▶ _TASK REQUIREMENTS_
When you reach the line containing "run 3: changes" in the entries below, start writing out each line exactly, and stop after the line containing "run 3 against".
===============
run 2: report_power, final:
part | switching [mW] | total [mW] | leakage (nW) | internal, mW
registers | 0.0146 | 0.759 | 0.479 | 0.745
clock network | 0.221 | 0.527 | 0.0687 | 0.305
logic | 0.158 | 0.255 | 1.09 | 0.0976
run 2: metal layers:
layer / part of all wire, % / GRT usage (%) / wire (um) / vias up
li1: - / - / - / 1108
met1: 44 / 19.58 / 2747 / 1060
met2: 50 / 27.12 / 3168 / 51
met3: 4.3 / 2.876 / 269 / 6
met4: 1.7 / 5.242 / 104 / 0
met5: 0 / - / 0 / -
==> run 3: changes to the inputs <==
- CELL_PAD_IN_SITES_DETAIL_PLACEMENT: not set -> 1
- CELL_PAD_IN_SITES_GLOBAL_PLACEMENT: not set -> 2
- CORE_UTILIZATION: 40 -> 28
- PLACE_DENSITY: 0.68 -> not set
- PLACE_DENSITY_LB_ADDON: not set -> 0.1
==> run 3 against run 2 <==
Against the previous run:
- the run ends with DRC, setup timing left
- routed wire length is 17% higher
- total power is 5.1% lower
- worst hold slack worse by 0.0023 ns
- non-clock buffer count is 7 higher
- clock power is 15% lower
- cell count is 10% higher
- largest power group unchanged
===============
▶ _RESPONSE_
==> run 3: changes to the inputs <==
- CELL_PAD_IN_SITES_DETAIL_PLACEMENT: not set -> 1
- CELL_PAD_IN_SITES_GLOBAL_PLACEMENT: not set -> 2
- CORE_UTILIZATION: 40 -> 28
- PLACE_DENSITY: 0.68 -> not set
- PLACE_DENSITY_LB_ADDON: not set -> 0.1
==> run 3 against run 2 <==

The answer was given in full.